Dulce – Houve uma evolução positiva inegável, mas ainda falta muito. Muito mesmo. Não podemos deixar de notar que a mulher ficou sobrecarregada, também. Muitas de nós. Nessa sociedade machista em que vivemos, é difícil o homem que quer ajudar em casa. Então você trabalha fora, chega em casa cansada e está tudo te esperando: arrumação da casa, cuidados com as crianças... E muitos maridos no sofá. Sou totalmente contra o machista. Por outro lado, eu acho que algumas mulheres confundem as coisas. Conquistamos nosso espaço no mercado de trabalho e tudo mais, mas a mulher não consegue fazer as mesmas coisas que o homem, por questões físicas mesmo. A mulher é mais frágil, no sentido de delicada. Beber, por exemplo, nossa resistência ao álcool é menor. Então precisamos nos cuidar nesses aspectos.


JC – Sobre viagens.

Dulce – É um outro hobby, mas é o mais caro (risos). Ainda mais agora com o dólar nas alturas. Conheço alguns estados do Brasil, mas eu gosto mesmo é de visitar a Europa. Conheço muitos países, como Portugal, Espanha, França, Suíça, Itália, entre outros. Também conheço alguns lugares dos Estados Unidos. Gostei de todas as viagens, mas me apaixonei pela Itália e pretendo voltar logo para conhecer aqueles lugares que ninguém visita, cidadezinhas fora da rota turística para conhecer o modo de vida do povo. Já estudei um pouco de italiano e quem sabe eu não faça um intercâmbio desses para a terceira idade (risos).  

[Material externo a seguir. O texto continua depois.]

What follows belongs to an exercise in optimizing a design on an open flow for small area, a short achievable clock period and few clock cycles per item; a production flow would make more cautious choices. Where RTL was checked, it was by simulation tests only, not by an equivalence proof against the original. Power figures rest on the tool's default switching activity, not on a simulated workload.

== the baseline ==
==> flow/design.v <==
`default_nettype none
package feeder_pkg;
    typedef logic [31:0]  bus_addr_t;
    typedef logic [31:0]  bus_data_t;
    typedef logic [15:0]  word_t;
    typedef logic [511:0] line_t;
    typedef logic [4:0]   word_idx_t;
    typedef logic [14:0]  len_t;
    typedef logic [14:0]  sram_idx_t;
    typedef logic [7:0]   opcode_t;
    typedef logic [10:0]  line_cnt_t;
    localparam opcode_t OP_LOAD_INPUT  = 8'd9;
    localparam opcode_t OP_LOAD_WEIGHT = 8'd10;
    localparam bus_addr_t REG_DRAM_ADDR = 32'h0000_2024;
    localparam bus_addr_t REG_DRAM_LEN  = 32'h0000_2028;
    localparam bus_addr_t REG_XFER      = 32'h0000_2030;
    localparam bus_addr_t REG_SRAM_IDX  = 32'h0000_2034;
    localparam bus_addr_t REG_DATA_TYPE = 32'h0000_2038;
    localparam bus_addr_t REG_BUSY      = 32'h0000_0020;
    localparam int unsigned LINE_BYTES = 64;
    typedef struct packed {
        bus_addr_t addr;
        len_t      len;
        sram_idx_t sram_idx;
        logic      weight;
    } xfer_cfg_t;
    typedef struct packed {
        logic      valid;
        opcode_t   opcode;
        word_t     data;
        sram_idx_t idx;
    } load_cmd_t;
endpackage
`default_nettype wire
`default_nettype none
module feeder_regs #(
    parameter feeder_pkg::bus_addr_t BUS_BASE = 32'hC400_0000
) (
    input  logic                  clk_i,
    input  logic                  rst_i,
    input  logic                  host_strobe_i,
    input  logic                  host_rw_i,
    input  feeder_pkg::bus_addr_t host_addr_i,
    input  feeder_pkg::bus_data_t host_wdata_i,
    output logic                  host_ready_o,
    output feeder_pkg::bus_data_t host_rdata_o,
    input  logic                  busy_i,
    output feeder_pkg::xfer_cfg_t cfg_o,
    output logic                  start_o
);
    localparam feeder_pkg::bus_addr_t ADDR_DRAM_ADDR = BUS_BASE + feeder_pkg::REG_DRAM_ADDR;
    localparam feeder_pkg::bus_addr_t ADDR_DRAM_LEN  = BUS_BASE + feeder_pkg::REG_DRAM_LEN;
    localparam feeder_pkg::bus_addr_t ADDR_XFER      = BUS_BASE + feeder_pkg::REG_XFER;
    localparam feeder_pkg::bus_addr_t ADDR_SRAM_IDX  = BUS_BASE + feeder_pkg::REG_SRAM_IDX;
    localparam feeder_pkg::bus_addr_t ADDR_DATA_TYPE = BUS_BASE + feeder_pkg::REG_DATA_TYPE;
    localparam feeder_pkg::bus_addr_t ADDR_BUSY      = BUS_BASE + feeder_pkg::REG_BUSY;
    logic        wr_en;
    logic        rd_en;
    logic [30:0] addr_q;    
    logic        busy_q;
    assign wr_en = host_strobe_i && host_rw_i;
    assign rd_en = host_strobe_i && !host_rw_i;
    always_ff @(posedge clk_i) begin
        if (rst_i) begin
            start_o <= 1'b0;
        end else begin
            start_o <= wr_en && (host_addr_i == ADDR_XFER);
        end
    end
    always_ff @(posedge clk_i) begin
        if (rst_i) begin
            addr_q       <= '0;
            cfg_o.sram_idx <= '0;
            cfg_o.weight <= 1'b0;
        end else if (wr_en) begin
            if (host_addr_i == ADDR_DRAM_ADDR) begin
                addr_q <= host_wdata_i[31:1];
            end
            if (host_addr_i == ADDR_SRAM_IDX) begin
                cfg_o.sram_idx <= feeder_pkg::sram_idx_t'(host_wdata_i);
            end
            if (host_addr_i == ADDR_DATA_TYPE) begin
                cfg_o.weight <= host_wdata_i[0];
            end
        end
    end
    always_ff @(posedge clk_i) begin
        if (wr_en && (host_addr_i == ADDR_DRAM_LEN)) begin
            cfg_o.len <= feeder_pkg::len_t'(host_wdata_i);
        end
    end
    assign cfg_o.addr = {addr_q, 1'b0};
    always_ff @(posedge clk_i) begin
        if (rst_i) begin
            host_ready_o <= 1'b0;
        end else begin
            host_ready_o <= host_strobe_i;
        end
    end
    always_ff @(posedge clk_i) begin
        if (rst_i) begin
            busy_q <= 1'b0;
        end else if (rd_en && (host_addr_i == ADDR_BUSY)) begin
            busy_q <= busy_i || start_o;
        end
    end
    assign host_rdata_o = feeder_pkg::bus_data_t'(busy_q);
endmodule
`default_nettype wire
`default_nettype none
module dram_read_req (
    input  logic                  clk_i,
    input  logic                  rst_i,
    input  logic                  start_i,
    input  feeder_pkg::xfer_cfg_t cfg_i,
    input  logic                  fifo_addr_full_i,
    input  logic                  fifo_rw_full_i,
    output logic                  dram_addr_valid_o,
    output feeder_pkg::bus_addr_t dram_addr_o
);
    logic                  active_q;    
    logic                  valid_q;     
    logic [30:0]           addr_q;      
    feeder_pkg::line_cnt_t left_q;      
    logic [15:0]           last_pos;
    logic                  fifo_ready;
    assign last_pos   = 16'(cfg_i.addr[5:1]) + 16'(cfg_i.len) - 16'd1;
    assign fifo_ready = !fifo_addr_full_i && !fifo_rw_full_i;
    always_ff @(posedge clk_i) begin
        if (rst_i) begin
            active_q <= 1'b0;
            valid_q  <= 1'b0;
        end else if (start_i) begin
            active_q <= 1'b1;
            valid_q  <= fifo_ready;
        end else if (valid_q) begin
            valid_q <= 1'b0;
            if (left_q == '0) begin
                active_q <= 1'b0;
            end
        end else begin
            valid_q <= active_q && fifo_ready;
        end
    end
    always_ff @(posedge clk_i) begin
        if (start_i) begin
            addr_q <= cfg_i.addr[31:1];
            left_q <= last_pos[15:5];
        end else if (valid_q) begin
            addr_q <= {addr_q[30:5] + 1'b1, 5'd0};
            left_q <= left_q - 1'b1;
        end
    end
    assign dram_addr_valid_o = valid_q;
    assign dram_addr_o       = {addr_q, 1'b0};
endmodule
`default_nettype wire
`default_nettype none
module gemm_load_feeder (
    input  logic                  clk_i,
    input  logic                  rst_i,
    input  logic                  start_i,
    input  feeder_pkg::xfer_cfg_t cfg_i,
    input  logic                  fifo_data_empty_i,
    input  feeder_pkg::line_t     dram_line_i,
    output logic                  fifo_data_rd_en_o,
    output feeder_pkg::load_cmd_t load_cmd_o,
    output logic                  busy_o
);
    logic                  active_q;    
    logic [3:0]            ptr_lo_q;    
    logic [7:0]            ptr_hi_q;    
    feeder_pkg::len_t      left_q;      
    logic                  pop_q;       
    logic                  pop_only_q;  
    logic                  fresh_q;     
    feeder_pkg::sram_idx_t idx_q;
    logic                  valid_q;
    feeder_pkg::word_t     data_q;
    logic                  take;
    logic                  last_word;
    logic                  next_last;
    logic                  at_30;
    logic                  at_31;
    feeder_pkg::word_t     word;
    assign take      = active_q && !fifo_data_empty_i && !pop_only_q;
    assign last_word = (left_q == 15'd1);
    assign at_30     = ptr_hi_q[7] && ptr_lo_q[2];
    assign at_31     = ptr_hi_q[7] && ptr_lo_q[3];
    assign next_last = (left_q == 15'd2) || at_30;
    always_ff @(posedge clk_i) begin
        if (rst_i) begin
            active_q   <= 1'b0;
            pop_q      <= 1'b0;
            pop_only_q <= 1'b0;
            valid_q    <= 1'b0;
        end else begin
            valid_q    <= take;
            pop_only_q <= 1'b0;
            if (start_i) begin
                active_q <= 1'b1;
                pop_q    <= 1'b0;
            end else if (take) begin
                if (last_word) begin
                    active_q <= 1'b0;
                end
                if (pop_q) begin
                    pop_q <= 1'b0;
                end else if (at_31 || last_word) begin
                    pop_q      <= 1'b1;
                    pop_only_q <= 1'b1;
                end else begin
                    pop_q <= next_last;
                end
            end else if (pop_only_q) begin
                pop_q <= 1'b0;
            end
        end
    end
    always_ff @(posedge clk_i) begin
        if (start_i) begin
            ptr_lo_q <= 4'(1) << cfg_i.addr[2:1];
            ptr_hi_q <= 8'(1) << cfg_i.addr[5:3];
            left_q  <= cfg_i.len;
            fresh_q <= 1'b1;
        end else if (take) begin
            ptr_lo_q <= {ptr_lo_q[2:0], ptr_lo_q[3]};
            if (ptr_lo_q[3]) begin
                ptr_hi_q <= {ptr_hi_q[6:0], ptr_hi_q[7]};
            end
            left_q  <= left_q - 1'b1;
            fresh_q <= 1'b0;
        end
    end
    always_ff @(posedge clk_i) begin
        if (take) begin
            idx_q <= fresh_q ? cfg_i.sram_idx : feeder_pkg::sram_idx_t'(idx_q + 1'b1);
        end
    end
    always_comb begin
        word = '0;
        for (int k = 0; k < 32; k++) begin
            word = word | (dram_line_i[16*k +: 16] & {16{ptr_lo_q[k % 4] & ptr_hi_q[k / 4]}});
        end
    end
    always_ff @(posedge clk_i) begin
        data_q <= word;
    end
    assign load_cmd_o.valid  = valid_q;
    assign load_cmd_o.opcode = cfg_i.weight ? feeder_pkg::OP_LOAD_WEIGHT
                                            : feeder_pkg::OP_LOAD_INPUT;
    assign load_cmd_o.data   = data_q;
    assign load_cmd_o.idx    = idx_q;
    assign fifo_data_rd_en_o = pop_q;
    assign busy_o            = active_q;
endmodule
`default_nettype wire
`default_nettype none
module data_feeder_top #(
    parameter feeder_pkg::bus_addr_t BUS_BASE = 32'hC400_0000
) (
    input  logic                  clk_i,
    input  logic                  rst_i,
    input  logic                  host_strobe_i,
    input  logic                  host_rw_i,
    input  feeder_pkg::bus_addr_t host_addr_i,
    input  feeder_pkg::bus_data_t host_wdata_i,
    output logic                  host_ready_o,
    output feeder_pkg::bus_data_t host_rdata_o,
    input  logic                  fifo_addr_full_i,
    input  logic                  fifo_rw_full_i,
    input  logic                  fifo_data_empty_i,
    input  feeder_pkg::line_t     dram_line_i,
    output logic                  dram_addr_valid_o,
    output feeder_pkg::bus_addr_t dram_addr_o,
    output logic                  fifo_data_rd_en_o,
    output feeder_pkg::load_cmd_t load_cmd_o
);
    feeder_pkg::xfer_cfg_t xfer_cfg;
    logic                  xfer_start;
    logic                  busy;
    feeder_regs #(
        .BUS_BASE (BUS_BASE)
    ) feeder_regs_inst (
        .clk_i         (clk_i),
        .rst_i         (rst_i),
        .host_strobe_i (host_strobe_i),
        .host_rw_i     (host_rw_i),
        .host_addr_i   (host_addr_i),
        .host_wdata_i  (host_wdata_i),
        .host_ready_o  (host_ready_o),
        .host_rdata_o  (host_rdata_o),
        .busy_i        (busy),
        .cfg_o         (xfer_cfg),
        .start_o       (xfer_start)
    );
    dram_read_req dram_read_req_inst (
        .clk_i             (clk_i),
        .rst_i             (rst_i),
        .start_i           (xfer_start),
        .cfg_i             (xfer_cfg),
        .fifo_addr_full_i  (fifo_addr_full_i),
        .fifo_rw_full_i    (fifo_rw_full_i),
        .dram_addr_valid_o (dram_addr_valid_o),
        .dram_addr_o       (dram_addr_o)
    );
    gemm_load_feeder gemm_load_feeder_inst (
        .clk_i             (clk_i),
        .rst_i             (rst_i),
        .start_i           (xfer_start),
        .cfg_i             (xfer_cfg),
        .fifo_data_empty_i (fifo_data_empty_i),
        .dram_line_i       (dram_line_i),
        .fifo_data_rd_en_o (fifo_data_rd_en_o),
        .load_cmd_o        (load_cmd_o),
        .busy_o            (busy)
    );
endmodule
`default_nettype wire
Settings: LEC_CHECK=0, ABC_CLOCK_PERIOD_IN_PS=2500, CAP_MARGIN=20, CORE_AREA=5 5 235 235, DIE_AREA=0 0 240 240, SETUP_SLACK_MARGIN=2.5, SLEW_MARGIN=20; clock period 5.0 ns.
standard.sh (not shown) runs the stock make flow with config.mk's settings and CLKGATE_MAP_FILE= SYNTH_SCRIPT=/design/flow/synth_recipe.tcl, a recipe that flattens the netlist after the stock synthesis.
==> flow/flow/run.sh <==
#!/bin/bash
# Standard ORFS layout, with the port buffers made of the smallest buffer cell.
set -euo pipefail
export BUFFER_PORTS_ARGS="-buffer_cell sky130_fd_sc_hd__buf_1"
bash standard.sh finish > standard.log 2>&1
Testbench counts of the baseline, summed over its fixed seeds: cycles 185,016, words 174,743.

JC – Quais são os benefícios da arte na terceira idade?

Dulce – Olha, a arte, em primeiro lugar, é uma terapia da alma. Você se torna uma pessoa mais sensível. Além disso, há o aspecto social. Você faz amizades verdadeiras com o teatro. É um prazer estar junto das pessoas, sabe? Mesmo sem a obrigação dos ensaios, você liga para o grupo e convida para um café, um bar... O teatro desenvolve a sua parte criativa, a sua autoestima e, na nossa idade, é fundamental fazer parte de um grupo, principalmente um grupo artístico. Olha, o pessoal de teatro é muito divertido. Muito divertido (risos).

Perfil


Nome: Idade: 72 anos

Local de Nascimento: Bauru

Signo: Peixes

Marido: Francisco Lagreca (em memória)

Filhos: Carolina, Vinícius e Maíra

Livro de cabeceira: Estou sempre lendo, desde que não seja obras de autoajuda

Hobby: Gosto de estar com a família e de sair com os amigos, principalmente em bares com música ao vivo 

Filme preferido: Gosto de dramas e filmes policiais 

Estilo musical predileto: MPB

Para quem dá nota 10: Para minha família, que é muito especial

Para quem dá nota 0: Será que alguém merece?